Ángel Giner: ¡Vamos con dinamita!

Ángel Giner, El Periódico de Aragón

"Ustedes no tienen ni idea de lo que es el Tour. Esto es un calvario- No saben lo que sufrimos en la carretera, pero yo le voy a decir cómo marchamos: esto es cocaína para los ojos, esto es cloroformo para las encías, esto otro son pastillas para poder seguir pedaleando. ¡Vamos con dinamita...!". Esta confesión la hacía al periodista Albert Londres el ciclista Henri Pelissier, ganador del Tour de 1923, cuando al año siguiente de su victoria se retiró de la carrera junto a su hermano Francis como protesta por la sanción impuesta por un comisario ya que llegó a meta con menos ropa con la que había iniciado la etapa. Henri confesó el uso de drogas pero nadie le ha retirado su victoria en el Tour. Albert Londres tituló su artículo con una expresión que ha pasado a la historia. Los forzados de la ruta.

Desde su nacimiento, a finales del siglo XIX, el ciclismo ha mantenido una intensa y permanente relación de amor y odio con el dopaje. El amor ha estado marcado por el incesante deseo de corredores y técnicos por lograr los más novedosos y sofisticados procedimientos para aumentar el rendimiento. El odio, generalmente lanzado hacia sus detractores, se ha sustentado en justificaciones victimistas de los ciclistas con la recurrente idea de la dureza de este deporte y la necesidad de apoyos exógenos. En esta cohabitación histórica de esquizofrenia e hipocresía, con unos controles esquivados en muchas ocasiones, ya fuera con picaresca o con apoyos médico-científicos, se han ido quemando etapas: anfetaminas en los años 60, anabolizantes en los 80 y la fantástica EPO en los últimos veinte años, por no añadir otras sustancias complementarias: hormona de crecimiento, cortisona, cafeína, clembuterol...

Hasta ahora toda sanción en ciclismo en materia de dopaje venía precedida de una irrefutable prueba científica susceptible de contranálisis. Desde ahora, a tenor de lo ocurrido con Armstrong, la delación --sea cierta o no-- tiene tanto valor para la Unión Ciclista Internacional como una sofisticada analítica de laboratorio. Es lo único que le faltaba al supremo órgano que rige el deporte ciclista para confirmar su inoperancia. Primero reconoce no haber podido controlar el desastre del dopaje. Después aplica sistemas de control propios de una sociedad corrupta e inquisitorial.
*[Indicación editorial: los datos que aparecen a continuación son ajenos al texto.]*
===== src/rtl/rbp_temp.sv =====
module rbp_temp #(
  parameter int BUS_W = 8
) (
  input  logic             clk,
  input  logic             rst_n,
  input  logic             load,
  input  logic [BUS_W-1:0] din,
  output logic [BUS_W-1:0] q
);
  always_ff @(posedge clk or negedge rst_n) begin
    if (!rst_n)    q <= '0;
    else if (load) q <= din;
  end
endmodule


===== src/rtl/rbp_rdmux.sv =====
module rbp_rdmux
  import rbp_pkg::*;
#(
  parameter int NUM_REGS = 4,
  parameter int BUS_W    = 8,
  localparam int IDX_W   = $clog2(NUM_REGS),
  localparam int ADDR_W  = IDX_W + 1,
  localparam int WORD_W  = 2 * BUS_W
) (
  input  logic [NUM_REGS-1:0][WORD_W-1:0] words,
  input  logic [BUS_W-1:0]                tmp_q,
  input  logic                            rd_en,
  input  logic [ADDR_W-1:0]               rd_addr,
  output logic [BUS_W-1:0]                rd_data,
  output logic                            tmp_load,
  output logic [BUS_W-1:0]                tmp_din,
  input  logic                            word_en,
  input  logic [IDX_W-1:0]                word_idx,
  output logic [WORD_W-1:0]               word_data
);
  logic [IDX_W-1:0] sel_idx;
  byte_sel_e        sel_byte;
  logic [WORD_W-1:0] sel_word;

  assign sel_idx  = rd_addr[ADDR_W-1:1];
  assign sel_byte = byte_sel_e'(rd_addr[0]);
  assign sel_word = words[sel_idx];

  always_comb begin
    rd_data  = '0;
    tmp_load = 1'b0;
    tmp_din  = sel_word[BUS_W-1:0];
    if (rd_en) begin
      unique case (sel_byte)
        BYTE_HI: begin
          rd_data  = sel_word[WORD_W-1:BUS_W];
          tmp_load = 1'b1;
        end
        BYTE_LO: rd_data = tmp_q;
      endcase
    end
  end

  assign word_data = word_en ? words[word_idx] : '0;
endmodule


===== src/rtl/result_byte_port.sv =====
module result_byte_port #(
  parameter int NUM_REGS = 4,
  parameter int RES_W    = 10,
  parameter int BUS_W    = 8,
  localparam int IDX_W   = $clog2(NUM_REGS),
  localparam int ADDR_W  = IDX_W + 1,
  localparam int WORD_W  = 2 * BUS_W
) (
  input  logic              clk,
  input  logic              rst_n,
  input  logic              res_valid,
  output logic              res_ready,
  input  logic [IDX_W-1:0]  res_idx,
  input  logic [RES_W-1:0]  res_value,
  input  logic              rd_en,
  input  logic [ADDR_W-1:0] rd_addr,
  output logic [BUS_W-1:0]  rd_data,
  input  logic              word_en,
  input  logic [IDX_W-1:0]  word_idx,
  output logic [WORD_W-1:0] word_data
);
  logic [NUM_REGS-1:0][WORD_W-1:0] words;
  logic [BUS_W-1:0]                tmp_q;
  logic [BUS_W-1:0]                tmp_din;
  logic                            tmp_load;
  logic                            wr_fire;

  assign res_ready = rst_n;
  assign wr_fire   = res_valid && res_ready;

  rbp_bank #(.NUM_REGS(NUM_REGS), .RES_W(RES_W), .BUS_W(BUS_W)) u_bank (
    .clk(clk), .rst_n(rst_n), .wr_fire(wr_fire), .wr_idx(res_idx),
    .wr_value(res_value), .words(words)
  );

  rbp_temp #(.BUS_W(BUS_W)) u_temp (
    .clk(clk), .rst_n(rst_n), .load(tmp_load), .din(tmp_din), .q(tmp_q)
  );

  rbp_rdmux #(.NUM_REGS(NUM_REGS), .BUS_W(BUS_W)) u_mux (
    .words(words), .tmp_q(tmp_q), .rd_en(rd_en), .rd_addr(rd_addr),
    .rd_data(rd_data), .tmp_load(tmp_load), .tmp_din(tmp_din),
    .word_en(word_en), .word_idx(word_idx), .word_data(word_data)
  );
endmodule


===== config.mk =====
export PLATFORM = sky130hd
export DESIGN_NAME = result_byte_port
export DESIGN_NICKNAME = d
export VERILOG_FILES = /design/src/rtl/rbp_pkg.sv /design/src/rtl/rbp_bank.sv /design/src/rtl/rbp_temp.sv /design/src/rtl/rbp_rdmux.sv /design/src/rtl/result_byte_port.sv
export SDC_FILE = /design/constraint.sdc
export NUM_CORES = 1
export LEC_CHECK = 0
export CAP_MARGIN = 25
export CORE_ASPECT_RATIO = 1.75
export CORE_MARGIN = 8
export CORE_UTILIZATION = 51
export CTS_BUF_LIST = sky130_fd_sc_hd__clkbuf_8
export DETAILED_ROUTE_END_ITERATION = 8
export PLACE_DENSITY = 0.77
export SYNTH_ARGS = -nofsm -noshare
export SYNTH_HDL_FRONTEND = slang
export SYNTH_HIERARCHICAL = 1
export SYNTH_SLANG_ARGS = --single-unit

===== constraint.sdc =====
create_clock -name clk -period 1.16 [get_ports clk]
set_input_delay 0.174 -clock clk [delete_from_list [all_inputs] [get_ports clk]]
set_output_delay 0.174 -clock clk [all_outputs]
set_load 0.02 [all_outputs]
Armstrong no ha hecho nada distinto que no hicieran los que rodaban a su lado. Eso sí, probablemente lo hizo antes que los demás y con mejores apoyos científicos. En el ambiente ciclista se llamaba en aquella época andar con el Nuevo Testamento. Los que no estaban al día en los procedimientos iban con el Viejo Testamento. No seré yo quien defienda las prácticas dopantes de ningún deportista, y menos en ciclismo, donde para acabar un Tour entre los diez primeros se precisa una fortaleza y un estado de forma extraordinarios. Tampoco asumiré las teorías victimistas de los tramposos. Quien sea descubierto que lo pague. Pero con garantías jurídicas y científicas.

Para defender a Armstrong tampoco sirve la excusa, aunque probablemente cierta, de que todos lo hacían. Riijs, Ullrich y algunos otros ganadores del Tour ya lo han confesado. El americano pasó cientos de controles y no se le detectó nada. Por tanto fue el más fuerte, el más inteligente, el mejor preparado o quizá el que más sofisticadamente escondió la EPO, aunque esto mientras no se demuestre, no hay razón para sancionarlo. Si no, que la UCI le quite el Tour a Pelissier.